In this regard, it is necessary for the public institutions to reconsider the recourses submitted by them for cases that do not have topicality or public interest, due to the way the recourse is formulated, due to the loss of cases at both levels of trial, but also the execution of decisions by the winning parties. Such cases have as their object the compensation for employment relations or other compensations, which have been executed and, moreover, do not represent any interest to pursue in the High Court, even due to the consolidated practice that is holding up with recourse rejections, are significant. Thus, for the period 2013-2020, in the administrative field there are 3082 cases, while in the civil field there are 2322 (5404 in total), in which the losers are public bodies. The same situation occurs in criminal cases, where the prosecutor has been a loser in 2015 cases, while some of these cases have clearly lost their relevance. So, in total there are about 7,419 cases, which in terms of passing the admissibility test, having an effective and coherent justice, but also in the protection of public interest, remain to be assessed by public institutions, if the recourses are current and respond to the practice and standards that the Supreme Court has set in these two years.
It is deemed extremely necessary to bring to the attention of the public another concern that may face the Supreme Court, in the near future, with the risk of creating a “new” backlog. The conduct of the lawyers still remains inconsistent, both with the new legal requirements and with the consolidated practice of this Court. It is necessary to understand that not every judicial dispute must necessarily go to the Supreme Court. A large number of cases are finally reviewed and resolved at the lower two levels of the trial, and the chances of this decision being reversed in the Supreme Court are slim, even in many non-existent cases. The trial in the Supreme Court is a trial of law and not a trial of fact and this principle must be observed by all.
Of course, GJL, through a very transparent process that is evidenced on its official website is trying to maximally guide law practitioners with its decisions, unifying and with the daily practice it follows, but also by filtering the recourses that come . But much depends on public institutions, the State Advocacy, as well as the chambers of advocacy, who must follow the practice of the High Court, in order not to invest it in unnecessary but also unsuccessful matters.

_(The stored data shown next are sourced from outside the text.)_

File: config.mk
export PLATFORM = sky130hd
export DESIGN_NAME = plic_lite_flat
export DESIGN_NICKNAME = d
export VERILOG_FILES = /design/src/rtl/plic_lite_if.sv /design/src/rtl/plic_lite.sv /design/src/flat_wrapper.sv
export SDC_FILE = /design/constraint.sdc
export NUM_CORES = 1
export LEC_CHECK = 0
export CAP_MARGIN = 20
export CORE_ASPECT_RATIO = 0.7
export CORE_MARGIN = 1
export CORE_UTILIZATION = 45
export CTS_CLUSTER_DIAMETER = 60
export DETAILED_ROUTE_END_ITERATION = 10
export PLACE_DENSITY = 0.73
export SETUP_SLACK_MARGIN = 0.3
export SYNTH_ARGS = -nofsm -noshare
export SYNTH_HDL_FRONTEND = slang
export SYNTH_SLANG_ARGS = --single-unit
export TNS_END_PERCENT = 10
File: constraint.sdc
create_clock -name clk -period 11.34 [get_ports clk]
set_input_delay 2.835 -clock clk [delete_from_list [all_inputs] [get_ports clk]]
set_output_delay 2.835 -clock clk [all_outputs]
set_load 0.005 [all_outputs]
File: src/rtl/plic_lite_if.sv
// Bus window for plic_lite: chip-select, byte offset, write and read paths.
interface plic_lite_if;
  logic        sel;
  logic [7:0]  bus_address;
  logic [63:0] bus_write_data;
  logic        bus_write_enable;
  logic        bus_read_enable;
  logic [63:0] bus_read_data;

  modport master (
    output sel,
    output bus_address,
    output bus_write_data,
    output bus_write_enable,
    output bus_read_enable,
    input  bus_read_data
  );

  modport slave (
    input  sel,
    input  bus_address,
    input  bus_write_data,
    input  bus_write_enable,
    input  bus_read_enable,
    output bus_read_data
  );
endinterface

File: src/rtl/plic_lite.sv
// Lightweight platform-level interrupt controller: per-source gateway (level or rising edge),
// priority/enable/threshold arbitration and a claim/complete handshake over a 64-bit bus.
module plic_lite #(
  parameter int unsigned        NUM_SRC     = 8,
  parameter int unsigned        PRIO_W      = 3,
  parameter logic [NUM_SRC-1:0] EDGE_MASK   = '0,
  parameter int unsigned        SYNC_STAGES = 2,
  parameter int unsigned        ID_W        = 5
) (
  input  logic               clk,
  input  logic               reset,
  input  logic [NUM_SRC-1:0] irq_src,
  plic_lite_if.slave         bus,
  output logic               irq_out,
  output logic [ID_W-1:0]    irq_id
);

  localparam logic [4:0] WordPending   = 5'd0;
  localparam logic [4:0] WordEnable    = 5'd1;
  localparam logic [4:0] WordThreshold = 5'd2;
  localparam logic [4:0] WordClaim     = 5'd3;
  // PRIORITY[k] lives at word 8+k; with an 8-bit window only k < 24 is reachable.
  localparam int         WordPrioBase  = 8;

  // ---------------------------------------------------------------------------
  // Input synchroniser
  // ---------------------------------------------------------------------------
  logic [NUM_SRC-1:0] src_s;

  generate
    if (SYNC_STAGES == 0) begin : g_nosync
      assign src_s = irq_src;
    end else begin : g_sync
      logic [NUM_SRC-1:0] sync_q [SYNC_STAGES];

      // Shift raw requests through SYNC_STAGES flops.
      always_ff @(posedge clk or posedge reset) begin
        if (reset) begin
          for (int i = 0; i < int'(SYNC_STAGES); i++) sync_q[i] <= '0;
        end else begin
          sync_q[0] <= irq_src;
          for (int i = 1; i < int'(SYNC_STAGES); i++) sync_q[i] <= sync_q[i-1];
        end
      end

      assign src_s = sync_q[SYNC_STAGES-1];
    end
  endgenerate

  // ---------------------------------------------------------------------------
  // State
  // ---------------------------------------------------------------------------
  logic [NUM_SRC-1:0] pending_q, pending_d;
  logic [NUM_SRC-1:0] in_service_q, in_service_d;
  logic [NUM_SRC-1:0] deferred_q, deferred_d;
  logic [NUM_SRC-1:0] src_prev_q;
  logic [NUM_SRC-1:0] enable_q;
  logic [PRIO_W-1:0]  threshold_q;
  logic [PRIO_W-1:0]  prio_q [NUM_SRC];
  logic               rd_prev_q, wr_prev_q;
  logic [63:0]        rdata_q, rdata_d;
  logic               irq_out_q;
  logic [ID_W-1:0]    irq_id_q;

  // ---------------------------------------------------------------------------
  // Bus strobes and decode
  // ---------------------------------------------------------------------------
  logic       rd_act, wr_act, rd_fire, wr_fire;
  logic [4:0] word;
  logic [ID_W-1:0] cmp_id;

  assign rd_act  = bus.sel & bus.bus_read_enable;
  assign wr_act  = bus.sel & bus.bus_write_enable;
  // Side-effects only on the first cycle of a held strobe.
  assign rd_fire = rd_act & ~rd_prev_q;
  assign wr_fire = wr_act & ~wr_prev_q;
  assign word    = bus.bus_address[7:3];
  assign cmp_id  = bus.bus_write_data[ID_W-1:0];

  logic unused_bus_bits;
  assign unused_bus_bits = ^{bus.bus_address[2:0], bus.bus_write_data};

  // ---------------------------------------------------------------------------
  // Eligibility and arbitration
  // ---------------------------------------------------------------------------
  logic [NUM_SRC-1:0] eligible;
  logic [ID_W-1:0]    win_id;
  logic [PRIO_W-1:0]  win_prio;

  // Highest priority wins; strict compare keeps the lowest ID on ties.
  always_comb begin
    eligible = '0;
    win_id   = '0;
    win_prio = '0;
    for (int k = 0; k < int'(NUM_SRC); k++) begin
      eligible[k] = pending_q[k] & enable_q[k] & (prio_q[k] > threshold_q);
      if (eligible[k] && (prio_q[k] > win_prio)) begin
        win_id   = ID_W'(k + 1);
        win_prio = prio_q[k];
      end
    end
  end

  // ---------------------------------------------------------------------------
  // Gateway next state
  // ---------------------------------------------------------------------------
  logic               claim_fire;
  logic [NUM_SRC-1:0] claim_mask, cmp_mask;
  logic [NUM_SRC-1:0] rise, set_now, defer_set, defer_move;

  assign claim_fire = rd_fire && (word == WordClaim) && (win_id != '0);

  // Decode the claim winner and a valid complete into per-source masks.
  always_comb begin
    claim_mask = '0;
    cmp_mask   = '0;
    for (int k = 0; k < int'(NUM_SRC); k++) begin
      claim_mask[k] = claim_fire && (win_id == ID_W'(k + 1));
      cmp_mask[k]   = wr_fire && (word == WordClaim) && (cmp_id == ID_W'(k + 1))
                      && in_service_q[k];
    end
  end

  // Edges during service collapse into deferred, released once service ends.
  always_comb begin
    rise         = src_s & ~src_prev_q;
    set_now      = ~in_service_q & ((EDGE_MASK & rise) | (~EDGE_MASK & src_s));
    defer_set    = in_service_q & EDGE_MASK & rise;
    defer_move   = deferred_q & ~in_service_q;
    pending_d    = (pending_q | set_now | defer_move) & ~claim_mask;
    deferred_d   = (deferred_q & ~defer_move) | defer_set;
    in_service_d = (in_service_q | claim_mask) & ~cmp_mask;
  end

  // Gateway and handshake state registers.
  always_ff @(posedge clk or posedge reset) begin
    if (reset) begin
      pending_q    <= '0;
      in_service_q <= '0;
      deferred_q   <= '0;
      src_prev_q   <= '0;
      rd_prev_q    <= 1'b0;
      wr_prev_q    <= 1'b0;
    end else begin
      pending_q    <= pending_d;
      in_service_q <= in_service_d;
      deferred_q   <= deferred_d;
      src_prev_q   <= src_s;
      rd_prev_q    <= rd_act;
      wr_prev_q    <= wr_act;
    end
  end

  // ---------------------------------------------------------------------------
  // Configuration registers
  // ---------------------------------------------------------------------------
  // Software writes to ENABLE, THRESHOLD and PRIORITY, truncated to field width.
  always_ff @(posedge clk or posedge reset) begin
    if (reset) begin
      enable_q    <= '0;
      threshold_q <= '0;
      for (int k = 0; k < int'(NUM_SRC); k++) prio_q[k] <= '0;
    end else if (wr_fire) begin
      if (word == WordEnable)    enable_q    <= bus.bus_write_data[NUM_SRC-1:0];
      if (word == WordThreshold) threshold_q <= bus.bus_write_data[PRIO_W-1:0];
      for (int k = 0; k < int'(NUM_SRC); k++) begin
        if (int'(word) == k + WordPrioBase) prio_q[k] <= bus.bus_write_data[PRIO_W-1:0];
      end
    end
  end

  // ---------------------------------------------------------------------------
  // Read path
  // ---------------------------------------------------------------------------
  logic [63:0] rd_mux;

  // Select the pre-write value of the addressed register.
  always_comb begin
    rd_mux = '0;
    case (word)
      WordPending:   rd_mux[NUM_SRC-1:0] = pending_q;
      WordEnable:    rd_mux[NUM_SRC-1:0] = enable_q;
      WordThreshold: rd_mux[PRIO_W-1:0]  = threshold_q;
      WordClaim:     rd_mux[ID_W-1:0]    = win_id;
      default: begin
        for (int k = 0; k < int'(NUM_SRC); k++) begin
          if (int'(word) == k + WordPrioBase) rd_mux[PRIO_W-1:0] = prio_q[k];
        end
      end
    endcase
  end

  // Capture on the first strobe cycle, hold while held, zero otherwise.
  always_comb begin
    rdata_d = '0;
    if (rd_fire)     rdata_d = rd_mux;
    else if (rd_act) rdata_d = rdata_q;
  end

  // Registered read data and interrupt outputs.
  always_ff @(posedge clk or posedge reset) begin
    if (reset) begin
      rdata_q   <= '0;
      irq_out_q <= 1'b0;
      irq_id_q  <= '0;
    end else begin
      rdata_q   <= rdata_d;
      irq_out_q <= (win_id != '0);
      irq_id_q  <= win_id;
    end
  end

  assign bus.bus_read_data = rdata_q;
  assign irq_out           = irq_out_q;
  assign irq_id            = irq_id_q;

endmodule
File: src/flat_wrapper.sv
// flat-port wrapper written by rule: the top's interface ports become plain ports
module plic_lite_flat 
#(
  parameter int unsigned        NUM_SRC     = 8,
  parameter int unsigned        PRIO_W      = 3,
  parameter logic [NUM_SRC-1:0] EDGE_MASK   = '0,
  parameter int unsigned        SYNC_STAGES = 2,
  parameter int unsigned        ID_W        = 5
)
  (clk, reset, irq_src, irq_out, irq_id, bus_sel, bus_bus_address, bus_bus_write_data, bus_bus_write_enable, bus_bus_read_enable, bus_bus_read_data);
  plic_lite_if bus_i ();
  input  logic clk;
  input  logic reset;
  input  logic [NUM_SRC-1:0] irq_src;
  output logic irq_out;
  output logic [ID_W-1:0] irq_id;
  input wire logic [$bits(bus_i.sel)-1:0] bus_sel;
  input wire logic [$bits(bus_i.bus_address)-1:0] bus_bus_address;
  input wire logic [$bits(bus_i.bus_write_data)-1:0] bus_bus_write_data;
  input wire logic [$bits(bus_i.bus_write_enable)-1:0] bus_bus_write_enable;
  input wire logic [$bits(bus_i.bus_read_enable)-1:0] bus_bus_read_enable;
  output wire logic [$bits(bus_i.bus_read_data)-1:0] bus_bus_read_data;
  assign bus_i.sel = bus_sel;
  assign bus_i.bus_address = bus_bus_address;
  assign bus_i.bus_write_data = bus_bus_write_data;
  assign bus_i.bus_write_enable = bus_bus_write_enable;
  assign bus_i.bus_read_enable = bus_bus_read_enable;
  assign bus_bus_read_data = bus_i.bus_read_data;
  plic_lite #(.NUM_SRC(NUM_SRC), .PRIO_W(PRIO_W), .EDGE_MASK(EDGE_MASK), .SYNC_STAGES(SYNC_STAGES), .ID_W(ID_W)) u_core (.clk(clk), .reset(reset), .irq_src(irq_src), .bus(bus_i), .irq_out(irq_out), .irq_id(irq_id));
endmodule
==> results of run 1 <==
flip-flops by register name, summed over array words and instances (netlist names):
register	count
u_core.pending_q	8
u_core.irq_id	4
u_core.prio_q	24
u_core.enable_q	8
u_core.rd_prev_q	1
u_core.g_sync.sync_q	8
u_core.wr_prev_q	1
u_core.src_s	8
u_core.in_service_q	8
u_core.threshold_q	3
u_core.deferred_q	8
u_core.irq_out	1
u_core.bus.bus_read_data	8
final cells by class:
| cell class | instances | area, sq um | area share [%] |
|---|---|---|---|
| multi-input combinational | 462 | 3050 | 47.24 |
| inverter | 27 | 102.6 | 1.589 |
| clock inverter | 7 | 92.59 | 1.434 |
| clock buffer | 9 | 225.2 | 3.488 |
| tap | 157 | 196.4 | 3.042 |
| sequential | 90 | 2252 | 34.88 |
| timing repair buffer | 59 | 538.0 | 8.332 |
worst paths after layout:
| kind | from | endpoint | slack (ns) | cells after the start |
|---|---|---|---|---|
| max | u_core.prio_q[23] | u_core.pending_q[3] | 0.88 | 51 |
| min | u_core.g_sync.sync_q[8] | u_core.src_s[0] | 0.35 | 0 |
| max reg2reg | u_core.prio_q[23] | u_core.pending_q[3] | 0.88 | 51 |
| min reg2reg | u_core.g_sync.sync_q[8] | u_core.src_s[0] | 0.35 | 0 |
| max in group asynchronous | reset | u_core.prio_q[17] | 7.37 | 3 |
| min in group asynchronous | reset | u_core.src_s[3] | 2.86 | 2 |
logic make-up after synthesis:
logic type      synth area share (%)
compound gates                 14.60
other cells                  0.06672
mux                            8.615
buf+inv                        10.33
fa+ha+maj                      9.127
simple gates                   17.19
flops                          40.07
cells in the final DEF (no fill, tap or decap), types with 5 or more instances in the layout:
cell             Yosys  routed
a21oi_1             29      27
and2_1              12      12
buf_4               57      21
clkbuf_16            0       9
clkdlybuf4s50_1      0      38
conb_1               1      57
dfrtp_1             90      90
ha_1                41      41
inv_1               27      25
mux2_2              31      31
mux2i_1             12      12
nand2_1             54      54
nand3_1             25      23
nand4_1              5       5
nor2_1              57      56
nor3_1              10      10
o211ai_1             6       6
o21ai_0             30      30
o21ai_1              5       5
worst max-delay path, delay by kind of cell (launching register included):
family	cells	cell delay [ns]
AND/OR/NAND/NOR	25	3.12
adder cells (fa/ha/maj)	8	2.41
AO/OA/AOI/OAI	11	2.25
multiplexers	5	1.77
flip-flops	1	0.45
buffers and inverters	2	0.30
routing by layer:
| layer | GRT usage (%) | share of wire (%) | vias up | wire length [um] |
|---|---|---|---|---|
| met2 | 35.46 | 42 | 207 | 6332 |
| met4 | 7.397 | 1.8 | 0 | 270 |
| met1 | 34.79 | 47 | 2230 | 6984 |
| li1 | - | - | 2115 | - |
| met5 | 0 | 0 | - | 0 |
| met3 | 7.230 | 9.1 | 27 | 1360 |
stage by stage:
| step | power [mW] | util (%) | instances | instance area [sq um] | hold WS [ns] |
|---|---|---|---|---|---|
| 3_5_place_dp | 0.5504 | 51.06 | 795 | 6093 | 0.3371 |
| 4_1_cts | 0.8749 | 53.73 | 811 | 6411 | 0.3521 |
| 2_1_floorplan | 0.4960 | - | 649 | 5831 | 0.3312 |
| 3_3_place_gp | 0.5383 | 51.06 | 795 | 6093 | 0.3322 |
| 5_1_grt | 0.9184 | 54.12 | 811 | 6457 | 0.3534 |
| 6_report | 0.8732 | 54.12 | 811 | 6457 | 0.3490 |
power breakdown:
part,switching [mW],internal [mW]
Sequential,0.0244,0.342
Combinational,0.105,0.0787
Clock,0.145,0.178
timing repair:
item / CTS / global route
hold buffers: 0 / 0
endpoints found under the setup margin: 0 / 23
gates resized for setup: 0 / 10
==> results.md, run 1 <==
* Cell taking the most area after synthesis: dfrtp_1
* Startpoint types: register
* HP Class: reg -> reg
* Via count at 4,579
* Final Hold Fails at 0
* RSZ-0062 raised after global routing: no
* Clock sinks at 90
* Skew-Pair Late Insertion Delay at 0.35 ns
* Die W at 135.6 um
* Post-synthesis sequential area ratio at 40.07%
* Pins Over Slew Limit at 0
* WP data required at 11.58 ns
* Die span in y at 95.51 um
* Bufs on Longest Clock Path at 2
* Largest net degree at the start of global routing at 53
* TNS Setup at 0 ns
* Slew margin rel. at 45.57%
* DR vias/cell at 5.646
* Worst-path cell with the longest stage delay: dfrtp_1
* Pleak at 2.997 nW
* DR WL/cell at 18.43 um
* Post-route minimum period at 10.46 ns
* Root Driver: clkbuf_16
* Final-stage net count at 775
* Setup Crit Path Kind: reg -> reg
* Crit-path most repeated cell: ha_1
* Routed WL at 14,950 um
* Final worst slack at 0.8780 ns
* Num rows at 33
* Post-CTS setup buffers at 0
* Post-synth EDFFs at 0
* Core area at 11,930 sq um
* Routed Antenna Nets at 0
* Final-report setup violation count at 0
* Grt ovf at 0
* CP peak stage delay at 0.45 ns
* DR DRC count at 0
* Critical Path Sink Type: register
* Netlist Area Pre-Place at 5620 sq um
* # H-tree levels at 3
* Period utilization at 92.26%
* Peak supply drop at 0.0001047 V
* Syn. warnings at 0
* CTS clk-pin slew, worst paths at 0.07 ns
* Ys flop type: dfrtp_1
* GRT Util Overall at 24.46%
* Worst-margin pin slew at 0.8097 ns
* Die area at 12,950 sq um
* First-pass GRT wire length at 23,320 um
* Drt first pass iters at 5
* Area grow syn2layout at 14.89%
* Yosys top cell area share at 40.07%
* Gpl congestion at 0.9005
* Ys async rst share at 100.0%
* Crit path DAT at 10.70 ns
* Yosys cell types at 66
* Port Buffers at 38
* Diode count at 0
* Top area cells in the synthesized netlist: dfrtp_1 40%, ha_1 9.1%, buf_4 7.6%
* Number of global-route vias before repair at 4,358
* I/O pin cnt at 155
* Iter 0 DRT Violations at 323
* Syn Inst Count at 593
* Dpl ws at 0.4532 ns
* Power Dens Cells at 135.2 nW/um^2
* Number of synthesized register bits at 90
* Max_cap viols at 0
* Starting Density at 47.10%
* Max Clock Freq at 0.09558 GHz
* Dpl hpwl at 11,360 um
* Top post-synthesis cells by count: 90 x dfrtp_1, 57 x buf_4, 57 x nor2_1, 54 x nand2_1, 41 x ha_1
* TritonCTS Buffers at 9
* Leading cell type by number of instances after synthesis: dfrtp_1
* Initial antenna violation count at 0
* Status: finished, final reports clean
* Fillcell total at 1,074
* Crit path max fanout at 8
* Syn_area_per_cell at 9.478 sq um
* CTS tree: yes
* Clock skew at 0.005370 ns
* Share of cells above drive strength 1 at 14.53%
(Power assumes the default switching activity.)
==> inputs of run 2 (changes only) <==
Settings changed: CORE_MARGIN 1 to 5, CTS_BUF_LIST set to sky130_fd_sc_hd__clkbuf_4 sky130_fd_sc_hd__clkbuf_8 sky130_fd_sc_hd__clkbuf_16.
==> run 2 against run 1 <==
Compared with the run above:
- sequential power about the same
- wire length rose by 0.52%
- sequential share of layout area about the same
- count of clock-buffer cells in the layout did not move
- setup slack worse by 0.048 ns
- utilization shrank 1.8 points
- total power is 2.7% lower
- clock skew rose by 0.0034 ns
- critical endpoint unchanged
- largest power group unchanged
==> results.md, run 2 (same netlist as run 1, synthesis figures left out) <==
* Status: finished, final reports clean (unchanged)
* WP data required at 11.58 ns (about the same)
* Crit-path most repeated cell: ha_1 (unchanged)
* Diode count at 0 (unchanged)
* CTS clk-pin slew, worst paths at 0.07 ns (about the same)
* Number of global-route vias before repair at 4,451 (was 4,358)
* Pins Over Slew Limit at 0 (unchanged)
* Drt first pass iters at 5 (unchanged)
* Routed WL at 15,020 um (was 14,950 um)
* RR Startpoint: u_core.prio_q[23] (unchanged)
* Max Clock Freq at 0.09515 GHz (was 0.09558 GHz)
* DR WL/cell at 18.41 um (was 18.43 um)
* Num rows at 34 (was 33)
* Dpl hpwl at 11,610 um (was 11,360 um)
* Core area at 12,340 sq um (was 11,930 sq um)
* Min-Delay Startpoint: u_core.g_sync.sync_q[13] (was u_core.g_sync.sync_q[8])
* DR DRC count at 0 (unchanged)
* Critical Path Sink Type: register (unchanged)
* Die W at 143.6 um (was 135.6 um)
* Post-route minimum period at 10.51 ns (was 10.46 ns)
* Dpl ws at 0.3994 ns (was 0.4532 ns)
* TritonCTS Buffers at 9 (unchanged)
* Most common cell after layout, fill and taps aside: dfrtp_1 (unchanged)
* I/O pin cnt at 155 (unchanged)
* First-pass GRT wire length at 23,980 um (was 23,320 um)
* Crit path max fanout at 8 (unchanged)
* Pleak at 2.989 nW (was 2.997 nW)
* Clock skew at 0.008797 ns (was 0.005370 ns)
* Root Driver: clkbuf_16 (unchanged)
* Grt ovf at 0 (unchanged)
* Largest net degree at the start of global routing at 59 (was 53)
* DR vias/cell at 5.542 (was 5.646)
* Largest Register: u_core.prio_q (unchanged)
* Final Util at 52.27% (was 54.12%)
* Final Hold Fails at 0 (unchanged)
* Worst-path cell with the longest stage delay: dfrtp_1 (unchanged)
* Iter 0 DRT Violations at 415 (was 323)
* Skew-Pair Late Insertion Delay at 0.35 ns (about the same)
* Die area at 14,860 sq um (was 12,950 sq um)
* Internal reg-to-reg setup slack at 0.83 ns (was 0.88 ns)
* Hold Path Stages at 0 (unchanged)
* Area grow syn2layout at 14.74% (was 14.89%)
* Share of cells above drive strength 1 at 14.98% (was 14.53%)
* HP Class: reg -> reg (unchanged)
* RSZ-0062 raised after global routing: no (unchanged)
* Final worst slack at 0.8298 ns (was 0.8780 ns)
* Power Dens Cells at 131.7 nW/um^2 (was 135.2 nW/um^2)
* Period utilization at 92.68% (was 92.26%)
* Via count at 4,522 (was 4,579)
* Worst-margin pin slew at 0.8533 ns (was 0.8097 ns)
* Final-report setup violation count at 0 (unchanged)
* Port Buffers at 38 (unchanged)
* Final-stage net count at 775 (unchanged)
* Starting Density at 45.56% (was 47.10%)
* Peak supply drop at 0.00007025 V (was 0.0001047 V)
* Largest register FFs at 24 (unchanged)
* Gpl congestion at 0.9375 (was 0.9005)
* Crit path DAT at 10.75 ns (was 10.70 ns)
* # H-tree levels at 3 (unchanged)
* Bufs on Longest Clock Path at 2 (unchanged)
* GRT Util Overall at 20.59% (was 24.46%)
* Hold Path End: u_core.src_s[5] (was u_core.src_s[0])
* RR Endpoint: u_core.pending_q[3] (unchanged)
* Die span in y at 103.5 um (was 95.51 um)
* Reg area at 2252 sq um (unchanged)
* CTS tree: yes (unchanged)
* Clock sinks at 90 (unchanged)
* TNS Setup at 0 ns (unchanged)
* Setup Crit Path Kind: reg -> reg (unchanged)
* Most frequent cells in the layout: 90 x dfrtp_1, 57 x conb_1, 56 x nor2_1 (unchanged)
* Initial antenna violation count at 0 (unchanged)
* Slew margin rel. at 42.64% (was 45.57%)
* Startpoint types: register (unchanged)
* Fillcell total at 1,107 (was 1,074)
* CP peak stage delay at 0.45 ns (about the same)
* Area of the multi-input gates at 3059 sq um (was 3050 sq um)
* R2R cell count at 49 (was 51)
* Max_cap viols at 0 (unchanged)
* Routed Antenna Nets at 0 (unchanged)
run 2: routing by layer:
layer | vias up | GRT usage (%) | wire length [um] | share of wire [%]
li1 | 2124 | - | - | -
met1 | 2202 | 30.74 | 7029 | 47
met2 | 179 | 30.15 | 6558 | 44
met3 | 17 | 5.620 | 1288 | 8.6
met4 | 0 | 3.898 | 148 | 0.99
met5 | - | 0 | 0 | 0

Expresses the belief that the combination of measures and behavior of public institutions and lawyers with the decision-making of the Supreme Court will lead to a more visible result in the percentage of cases that the Court will evade in the coming years.
However, restoring trust in the justice system is and remains the core challenge of the Supreme Court, a day-to-day challenge that requires maximum commitment from all judges, legal advisers and administrative staff. We are aware that this challenge can not be overcome without the contribution of all and without changing the approach to daily practice. Despite these, the Supreme Court will continue to make every effort to carry out its constitutional mission and restore effective justice in the service of the public.